Re: Fw: Use of LSIDs in RDF (fwd) from SLetovsky@aol.com on 2004-05-04 (public-semweb-lifesci@w3.org from May 2004)

From: <SLetovsky@aol.com>
Date: Mon, 3 May 2004 20:05:38 EDT
To: sjmm@us.ibm.com, greg@tyrelle.net
Cc: public-semweb-lifesci@w3.org
Message-ID: <31.4752c8cd.2dc83852@aol.com>

All,

    Dumb question for this LSID thread, since there seem to be people on it 
who understand the goals of LSID well. In my experience a critical problem in 
bioinformatics is a diversity of identifers for the same thing (typically a 
gene or gene product sequence). These identifiers
typically come from different namespaces or from biological nomenclatures. A 
frequent and time-consuming problem is unifying datasets from different 
sources which refer to these
objects using different symbols, necessitating a synonym-aware relational 
join.

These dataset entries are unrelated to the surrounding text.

File: src/rtl/ir_fetch_sequencer.sv
// ir_fetch_sequencer
//   Fetches one 16-bit instruction from a byte-wide memory into the instruction
//   register. The low byte is read from PC, then the high byte from PC+1. The
//   block owns the program counter and the memory request/acknowledge handshake.
//   If memory never acknowledges, the block gives up, restores the PC and pulses
//   Fault.
//
// Ports
//   Clock    in   rising-edge clock
//   Reset    in   synchronous, active-high reset
//   Start    in   fetch request, sampled in IDLE only
//   PCLoad   in   load PC from PCIn, honoured in IDLE only (wins over Start)
//   PCIn     in   new PC value
//   MemReq   out  memory read request
//   MemAddr  out  read address (always the current PC)
//   MemAck   in   read data valid this cycle
//   MemData  in   read data byte
//   IRWrite  out  IR write strobe
//   IRLH     out  IR byte select (0 = low byte, 1 = high byte)
//   IRData   out  registered byte for the IR
//   PCOut    out  current PC
//   Busy     out  high in any state other than IDLE
//   Done     out  one-cycle pulse while the high byte is written
//   Fault    out  one-cycle pulse after a memory timeout
//
// state    | meaning
// S_IDLE   | waiting for Start; PCLoad accepted here
// S_REQ_LO | requesting the low byte at PC
// S_WR_LO  | writing the low byte to IR; PC advances
// S_REQ_HI | requesting the high byte at PC
// S_WR_HI  | writing the high byte to IR with Done; PC advances
module ir_fetch_sequencer #(
  parameter int unsigned           ADDR_WIDTH = 16,
  parameter logic [ADDR_WIDTH-1:0] RESET_PC   = '0,
  parameter int unsigned           TIMEOUT    = 15
) (
  input  logic                  Clock,
  input  logic                  Reset,
  input  logic                  Start,
  input  logic                  PCLoad,
  input  logic [ADDR_WIDTH-1:0] PCIn,
  output logic                  MemReq,
  output logic [ADDR_WIDTH-1:0] MemAddr,
  input  logic                  MemAck,
  input  logic [7:0]            MemData,
  output logic                  IRWrite,
  output logic                  IRLH,
  output logic [7:0]            IRData,
  output logic [ADDR_WIDTH-1:0] PCOut,
  output logic                  Busy,
  output logic                  Done,
  output logic                  Fault
);

  // The timeout timer counts down from TIMEOUT-1; a REQ cycle without ack
  // that finds it at zero is the TIMEOUT-th such cycle.
  localparam int unsigned           TW       = (TIMEOUT > 1) ? $clog2(TIMEOUT) : 1;
  localparam logic [TW-1:0]         TMR_LOAD = TW'(TIMEOUT - 1);
  localparam logic [TW-1:0]         TMR_ONE  = TW'(1);
  localparam logic [ADDR_WIDTH-1:0] PC_ONE   = ADDR_WIDTH'(1);

  typedef enum logic [2:0] {
    S_IDLE,
    S_REQ_LO,
    S_WR_LO,
    S_REQ_HI,
    S_WR_HI
  } state_t;

  state_t                  state, state_nxt;
  logic [ADDR_WIDTH-1:0]   pc, pc_nxt;
  logic [ADDR_WIDTH-1:0]   start_pc, start_pc_nxt;
  logic [7:0]              ir_data, ir_data_nxt;
  logic [TW-1:0]           timer, timer_nxt;
  logic                    fault_q, fault_nxt;

  always_ff @(posedge Clock) begin
    if (Reset) begin
      state    <= S_IDLE;
      pc       <= RESET_PC;
      start_pc <= RESET_PC;
      ir_data  <= 8'h00;
      timer    <= '0;
      fault_q  <= 1'b0;
    end else begin
      state    <= state_nxt;
      pc       <= pc_nxt;
      start_pc <= start_pc_nxt;
      ir_data  <= ir_data_nxt;
      timer    <= timer_nxt;
      fault_q  <= fault_nxt;
    end
  end

  always_comb begin
    state_nxt    = state;
    pc_nxt       = pc;
    start_pc_nxt = start_pc;
    ir_data_nxt  = ir_data;
    timer_nxt    = timer;
    fault_nxt    = 1'b0;

    case (state)
      S_IDLE: begin
        if (PCLoad) begin
          pc_nxt = PCIn;
        end else if (Start) begin
          start_pc_nxt = pc;
          timer_nxt    = TMR_LOAD;
          state_nxt    = S_REQ_LO;
        end
      end

      S_REQ_LO, S_REQ_HI: begin
        // An ack on the last allowed cycle still completes the read.
        if (MemAck) begin
          ir_data_nxt = MemData;
          state_nxt   = (state == S_REQ_LO) ? S_WR_LO : S_WR_HI;
        end else if (timer == '0) begin
          // Abandon the whole fetch, including a completed low byte.
          pc_nxt    = start_pc;
          fault_nxt = 1'b1;
          state_nxt = S_IDLE;
        end else begin
          timer_nxt = timer - TMR_ONE;
        end
      end

      S_WR_LO: begin
        pc_nxt    = pc + PC_ONE;
        timer_nxt = TMR_LOAD;
        state_nxt = S_REQ_HI;
      end

      S_WR_HI: begin
        pc_nxt    = pc + PC_ONE;
        state_nxt = S_IDLE;
      end

      default: state_nxt = S_IDLE;
    endcase
  end

  // Moore outputs decoded straight from the state register so that MemReq
  // never depends combinationally on MemAck.
  assign MemReq  = (state == S_REQ_LO) || (state == S_REQ_HI);
  assign MemAddr = pc;
  assign PCOut   = pc;
  assign IRWrite = (state == S_WR_LO) || (state == S_WR_HI);
  assign IRLH    = (state == S_WR_HI);
  assign Done    = (state == S_WR_HI);
  assign Busy    = (state != S_IDLE);
  assign IRData  = ir_data;
  assign Fault   = fault_q;

endmodule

This sounds
simpler than it is in practice; the synonym relations display all manner of 
cardinality other than the hoped-for one-to-one. To further complicate matters, 
all namespaces evolve, adding, retiring, splitting and merging previously 
allocated identifiers, a process that
reflects ongoing refinement of the underlying biology. There is no systematic 
versioning
of namespaces or datasets.

Clearly stable gene identifiers maintained by authoritative sources and used 
by all
producers of data would be a big help, but despite the best efforts of the 
MODs (model organism databases), groups such as NCBI, EBI, UCSC, etc., the 
problem of resolving
identifier references still routinely crops up in day-to-day bioinformatics 
work, and
generates a lot of frustration and wasted time.

My question is, do LSIDs address this issue? Once he problem has been 
translated from
bioinformatics-speak to w3c-speak I can no longer tell. My impression is that 
LSIDs are concerned more with hostname independence rather than semantic 
equivalence.

Cheers, -Stan

Received on Monday, 3 May 2004 20:30:13 UTC